Gao’s privacy was hotly discussed: netizens felt that though she’d posted under her real name, Gao should have been free to express her opinion without offended parties tracking down an organization with power over her offline identity. The translator and his friends had already voiced their disagreement and hurt; open discussion alone should have been sufficient, especially when no harm occurred beyond a level of emotional distress that is ostensibly par for the course for anyone who exposes their work to criticism by publishing it.
Another opinion, however, was that spreading misinformation should carry consequences because by the time the defamed party could respond, often the damage was already done. Hence, the next question was: was Gao’s post libelous? Quality may be a matter of opinion, but machine translation came down to integrity. To this end, another Douban user extracted snippets from the original novel and compared Han’s 2020 translation to a 1990 rendition by another translator, as well as to corresponding outputs from DeepL, a website providing free neural machine translation. This analysis was conducive to two main conclusions: that Han’s work was often similar in syntax and diction to the machine translation, more so than its predecessor; and that observers agreed that the machine translation was, in some cases, superior to its human competition. The former may seem incriminating, but the latter much less so: after all, if Han had seen the automated translation, wouldn’t she make it better, not worse? Perhaps similarities were caused merely by lack of training (Han was not formally educated in literary translation).
Researchers have developed methods to detect machine translations, such as assessing similarity between the text in question and its back-translation (e.g. translated from Chinese to Spanish, then back to Chinese). But is this a meaningful task for the field of literary translation? Machine learning has evolved such that models are capable of generating or translating text to be nearly indistinguishable from, or sometimes even more enjoyable than, the “real thing.” The argument that customers always “deserve” fully manual work is outdated. And relative to the detection of deep fakes, detecting machine translations is not as powerful in combating misinformation.

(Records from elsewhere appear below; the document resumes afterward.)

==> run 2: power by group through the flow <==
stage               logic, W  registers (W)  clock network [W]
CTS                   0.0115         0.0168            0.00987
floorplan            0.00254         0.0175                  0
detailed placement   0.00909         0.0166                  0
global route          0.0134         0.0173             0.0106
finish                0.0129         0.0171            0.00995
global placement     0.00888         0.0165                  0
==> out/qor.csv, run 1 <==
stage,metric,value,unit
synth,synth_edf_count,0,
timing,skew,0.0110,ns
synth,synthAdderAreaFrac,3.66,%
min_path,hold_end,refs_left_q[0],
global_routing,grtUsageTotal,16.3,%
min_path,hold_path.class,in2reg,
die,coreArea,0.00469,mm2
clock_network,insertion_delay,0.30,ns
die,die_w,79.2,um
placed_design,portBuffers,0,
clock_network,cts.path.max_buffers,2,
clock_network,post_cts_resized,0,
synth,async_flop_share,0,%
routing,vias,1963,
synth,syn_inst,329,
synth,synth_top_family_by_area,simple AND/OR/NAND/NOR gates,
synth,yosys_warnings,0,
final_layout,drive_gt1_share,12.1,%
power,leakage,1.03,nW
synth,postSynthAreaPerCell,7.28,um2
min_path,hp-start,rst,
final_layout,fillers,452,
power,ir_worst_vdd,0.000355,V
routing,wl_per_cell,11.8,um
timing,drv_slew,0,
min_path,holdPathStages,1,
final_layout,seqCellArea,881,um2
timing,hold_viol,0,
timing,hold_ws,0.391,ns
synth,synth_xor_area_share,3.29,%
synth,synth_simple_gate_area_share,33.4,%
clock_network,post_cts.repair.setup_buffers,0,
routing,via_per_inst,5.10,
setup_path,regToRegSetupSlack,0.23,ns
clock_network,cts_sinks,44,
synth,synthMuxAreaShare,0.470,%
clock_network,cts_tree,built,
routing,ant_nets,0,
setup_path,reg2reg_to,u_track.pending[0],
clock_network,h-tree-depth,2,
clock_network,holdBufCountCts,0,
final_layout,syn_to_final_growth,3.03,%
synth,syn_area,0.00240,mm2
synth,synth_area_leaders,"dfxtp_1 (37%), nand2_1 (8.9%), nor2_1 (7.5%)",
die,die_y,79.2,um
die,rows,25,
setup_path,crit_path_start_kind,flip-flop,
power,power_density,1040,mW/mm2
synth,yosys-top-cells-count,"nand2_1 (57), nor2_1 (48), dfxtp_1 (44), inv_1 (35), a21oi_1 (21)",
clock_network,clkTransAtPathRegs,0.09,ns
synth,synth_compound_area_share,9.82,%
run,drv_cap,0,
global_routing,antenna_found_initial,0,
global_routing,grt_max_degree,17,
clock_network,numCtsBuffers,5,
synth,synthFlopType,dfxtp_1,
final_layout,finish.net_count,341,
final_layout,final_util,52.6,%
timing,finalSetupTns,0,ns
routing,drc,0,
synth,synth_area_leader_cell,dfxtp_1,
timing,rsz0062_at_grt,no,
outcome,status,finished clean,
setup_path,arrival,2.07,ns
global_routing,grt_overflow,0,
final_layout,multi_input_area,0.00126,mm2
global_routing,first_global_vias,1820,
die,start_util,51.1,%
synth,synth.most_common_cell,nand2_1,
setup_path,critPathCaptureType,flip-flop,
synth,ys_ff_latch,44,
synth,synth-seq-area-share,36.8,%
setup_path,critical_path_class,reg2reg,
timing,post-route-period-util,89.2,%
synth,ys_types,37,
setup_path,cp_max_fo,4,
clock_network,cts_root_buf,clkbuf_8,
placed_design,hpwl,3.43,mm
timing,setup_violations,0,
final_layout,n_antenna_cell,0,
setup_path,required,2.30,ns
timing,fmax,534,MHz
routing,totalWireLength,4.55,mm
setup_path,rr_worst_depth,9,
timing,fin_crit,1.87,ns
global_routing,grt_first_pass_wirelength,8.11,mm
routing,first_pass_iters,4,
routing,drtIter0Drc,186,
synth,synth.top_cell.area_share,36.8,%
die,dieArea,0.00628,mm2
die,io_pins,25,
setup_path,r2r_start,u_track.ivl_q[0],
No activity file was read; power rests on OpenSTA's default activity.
### src/rtl/async_tx_pkg.sv
package async_tx_pkg;

   typedef enum logic {
      PH_PREAMBLE = 1'b0,
      PH_FRAMING  = 1'b1
   } tx_phase_e;

   function automatic int unsigned slot_width(input int unsigned data_w);
      return $clog2(data_w + 2);
   endfunction

endpackage

### src/rtl/async_tx_regs.sv
module async_tx_regs #(
   parameter int unsigned DATA_W = 8
) (
   input  logic              clk,
   input  logic              rst_n,
   input  logic              wr_data_en_i,
   input  logic [DATA_W-1:0] wr_data_i,
   input  logic              wr_ctl_en_i,
   input  logic              ctl_te_i,
   input  logic              ctl_ie_i,
   input  logic              load_i,
   output logic [DATA_W-1:0] hold_q_o,
   output logic              tdre_o,
   output logic              te_o,
   output logic              irq_o
);

   logic [DATA_W-1:0] hold_q;
   logic              tdre_q;
   logic              te_q;
   logic              ie_q;

   always_ff @(posedge clk or negedge rst_n) begin
      if (!rst_n) begin
         hold_q <= '0;
         tdre_q <= 1'b1;
      end else if (wr_data_en_i) begin
         hold_q <= wr_data_i;
         tdre_q <= 1'b0;
      end else if (load_i) begin
         tdre_q <= 1'b1;
      end
   end

   always_ff @(posedge clk or negedge rst_n) begin
      if (!rst_n) begin
         te_q <= 1'b0;
         ie_q <= 1'b0;
      end else if (wr_ctl_en_i) begin
         te_q <= ctl_te_i;
         ie_q <= ctl_ie_i;
      end
   end

   assign hold_q_o = hold_q;
   assign tdre_o   = tdre_q;
   assign te_o     = te_q;
   assign irq_o    = tdre_q & ie_q;


   wr_clears_empty_chk: assert property (@(posedge clk) disable iff (!rst_n)
      wr_data_en_i |=> !tdre_q);


   load_sets_empty_chk: assert property (@(posedge clk) disable iff (!rst_n)
      (load_i && !wr_data_en_i) |=> tdre_q);

endmodule
[config.mk]
export PLATFORM = sky130hd
export DESIGN_NAME = eewp_status_unit
export DESIGN_NICKNAME = d
export VERILOG_FILES = /design/src/rtl/eewp_pkg.sv /design/src/rtl/eewp_busy_timer.sv /design/src/rtl/eewp_enable_latch.sv /design/src/rtl/eewp_protect_decode.sv /design/src/rtl/eewp_status_unit.sv
export SDC_FILE = /design/constraint.sdc
export NUM_CORES = 1
export LEC_CHECK = 0
export ABC_AREA = 1
export BUFFER_PORTS_ARGS = -buffer_cell sky130_fd_sc_hd__buf_4
export CAP_MARGIN = 15
export CORE_MARGIN = 2
export CORE_UTILIZATION = 37
export DETAILED_ROUTE_END_ITERATION = 7
export GPL_TIMING_DRIVEN = 1
export PLACE_DENSITY = 0.69
export SYNTH_ARGS = -nofsm -noshare
export SYNTH_HDL_FRONTEND = slang
export SYNTH_SLANG_ARGS = --single-unit
export TNS_END_PERCENT = 10
[constraint.sdc]
create_clock -name clk -period 1.7 [get_ports clk]
set_input_delay 0.255 -clock clk [delete_from_list [all_inputs] [get_ports clk]]
set_output_delay 0.255 -clock clk [all_outputs]
set_load 0.02 [all_outputs]
$ cat config.mk
export PLATFORM = sky130hd
export DESIGN_NAME = diag_seq_top
export DESIGN_NICKNAME = d
export VERILOG_FILES = /design/src/rtl/diag_seq_pkg.sv /design/src/rtl/diag_seq_ctrl.sv /design/src/rtl/diag_seq_dp.sv /design/src/rtl/diag_seq_top.sv
export SDC_FILE = /design/constraint.sdc
export NUM_CORES = 1
export LEC_CHECK = 0
export BUFFER_PORTS_ARGS = -buffer_cell sky130_fd_sc_hd__buf_4
export CORE_MARGIN = 2
export CORE_UTILIZATION = 54
export CTS_CLUSTER_DIAMETER = 40
export DETAILED_ROUTE_END_ITERATION = 8
export HOLD_SLACK_MARGIN = 0.08
export PLACE_DENSITY = 0.75
export SLEW_MARGIN = 20
export SYNTH_ARGS = -nofsm -noshare
export SYNTH_HDL_FRONTEND = slang
export SYNTH_SLANG_ARGS = --single-unit
$ cat constraint.sdc
create_clock -name clk -period 2.22 [get_ports clk]
set_input_delay 0.444 -clock clk [delete_from_list [all_inputs] [get_ports clk]]
set_output_delay 0.444 -clock clk [all_outputs]
set_load 0.01 [all_outputs]
$ cat src/rtl/diag_seq_pkg.sv
package diag_seq_pkg;
  typedef enum logic [2:0] {
    S_IDLE, S_DECIDE, S_TEST_START, S_TEST_WAIT, S_HARD_FOUND, S_RECOVER, S_DONE
  } seqState_t;

  typedef struct packed {
    logic capture;
    logic clrIdx;
    logic incIdx;
    logic clrTimer;
    logic clrRst;
    logic latchFault;
    logic emitLog;
    logic markHard;
    logic endRecover;
  } seqStrobe_t;

  typedef struct packed {
    logic predHard;
    logic lastSlot;
    logic timerExpired;
    logic rstLast;
  } seqStatus_t;
endpackage

$ cat src/rtl/diag_seq_ctrl.sv
module diag_seq_ctrl
  import diag_seq_pkg::*;
(
  input  logic       clk,
  input  logic       rstN,
  input  logic       errValid,
  input  logic       testDone,
  input  logic       testFail,
  input  seqStatus_t stat,
  output seqStrobe_t stb,
  output logic       testStart,
  output logic       cpuStall,
  output logic       cpuReset,
  output logic       safeHold
);
  seqState_t st, nxt;

  always_ff @(posedge clk or negedge rstN) begin
    if (!rstN) st <= S_IDLE;
    else       st <= nxt;
  end

  always_comb begin
    nxt = st;
    stb = '0;
    unique case (st)
      S_IDLE: if (errValid) begin
        nxt = S_DECIDE;
        stb.capture = 1'b1;
      end
      S_DECIDE: begin
        stb.clrIdx = 1'b1;
        if (stat.predHard) nxt = S_TEST_START;
        else begin
          nxt = S_RECOVER;
          stb.clrRst = 1'b1;
          stb.emitLog = 1'b1;
        end
      end
      S_TEST_START: begin
        nxt = S_TEST_WAIT;
        stb.clrTimer = 1'b1;
      end
      S_TEST_WAIT: begin
        if (testDone) begin
          if (testFail) begin
            nxt = S_HARD_FOUND;
            stb.latchFault = 1'b1;
            stb.emitLog = 1'b1;
            stb.markHard = 1'b1;
          end else if (stat.lastSlot) begin
            nxt = S_RECOVER;
            stb.clrRst = 1'b1;
            stb.emitLog = 1'b1;
          end else begin
            nxt = S_TEST_START;
            stb.incIdx = 1'b1;
          end
        end else if (stat.timerExpired) begin
          nxt = S_HARD_FOUND;
          stb.latchFault = 1'b1;
          stb.emitLog = 1'b1;
          stb.markHard = 1'b1;
        end
      end
      S_HARD_FOUND: nxt = S_DONE;
      S_RECOVER: if (stat.rstLast) begin
        nxt = S_IDLE;
        stb.endRecover = 1'b1;
      end
      S_DONE: nxt = S_DONE;
      default: nxt = S_IDLE;
    endcase
  end

  assign testStart = (st == S_TEST_START);
  assign cpuStall  = (st != S_IDLE);
  assign cpuReset  = (st == S_RECOVER);
  assign safeHold  = (st == S_HARD_FOUND) || (st == S_DONE);

  p_start_pulse_r4: assert property (@(posedge clk) disable iff (!rstN)
    testStart |=> !testStart);
  p_halt_sticky_r5: assert property (@(posedge clk) disable iff (!rstN)
    safeHold |=> (safeHold && cpuStall && !testStart));
  p_soft_skip_r3: assert property (@(posedge clk) disable iff (!rstN)
    (st == S_DECIDE && !stat.predHard) |=> cpuReset);
  p_busy_ignores_err_r2: assert property (@(posedge clk) disable iff (!rstN)
    (st == S_TEST_WAIT && !testDone && !stat.timerExpired) |=> (st == S_TEST_WAIT));
endmodule
`config.mk`:
```
export PLATFORM = sky130hd
export DESIGN_NAME = sync_cond_top
export DESIGN_NICKNAME = d
export VERILOG_FILES = /design/src/rtl/sync_cond_pkg.sv /design/src/rtl/sync_pin_cond.sv /design/src/rtl/vsetup_delay.sv /design/src/rtl/sync_cond_top.sv
export SDC_FILE = /design/constraint.sdc
export NUM_CORES = 1
export LEC_CHECK = 0
export BUFFER_PORTS_ARGS = -buffer_cell sky130_fd_sc_hd__buf_2
export CAP_MARGIN = 10
export CORE_MARGIN = 10
export CORE_UTILIZATION = 35
export CTS_CLUSTER_DIAMETER = 200
export CTS_CLUSTER_SIZE = 8
export DETAILED_ROUTE_END_ITERATION = 10
export SLEW_MARGIN = 20
export SYNTH_ARGS = -nofsm -noshare
export SYNTH_HDL_FRONTEND = slang
export SYNTH_SLANG_ARGS = --single-unit
```
`constraint.sdc`:
```
create_clock -name clk -period 4.2 [get_ports clk]
set_clock_uncertainty 0.15 [all_clocks]
set_input_delay 0.42 -clock clk [delete_from_list [all_inputs] [get_ports clk]]
set_output_delay 0.42 -clock clk [all_outputs]
set_load 0.05 [all_outputs]
```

Yet I believe assessing similarity to machine translation remains a worthwhile pursuit. It may never be appropriate as a measure of professional integrity because the times of being able to ascertain whether the translator relied on automated methods are likely behind us. Similar to the way plagiarism detection tools are disproportionately harsh on international students, a machine detection tool for translation (currently only 75% accurate at best) may unfairly punish certain styles or decisions. Yet a low level of similarity may well be a fine indicator of quality if combined with other methods. If even professional literary translators might flock to a finite number of ever-advancing art machine translation platforms, it is the labor-intensive act of delivering something different that reveals the talent and hard work of the translator. Historically, some of the best translators worked in pairs, with one providing a more literal interpretation that the other then enriches with artistic flair; perhaps algorithms could now play the former role, but the ability to produce meaningful literature in the latter may be the mark of a translator who has earned their pay. After all, a machine can be optimized for accuracy or popularity or controversy, but only a person can rejigger its outputs to reach instead for truth and beauty – the aspects about which Gao expressed disappointment in her review.
A final note on quality: the average number of stars on Douban, like other review sites, were meant to indicate quality. Yet angry netizens have flooded the works of Han and her friends with one-star reviews, a popular tactic that all but eliminates any relationship between quality and average rating.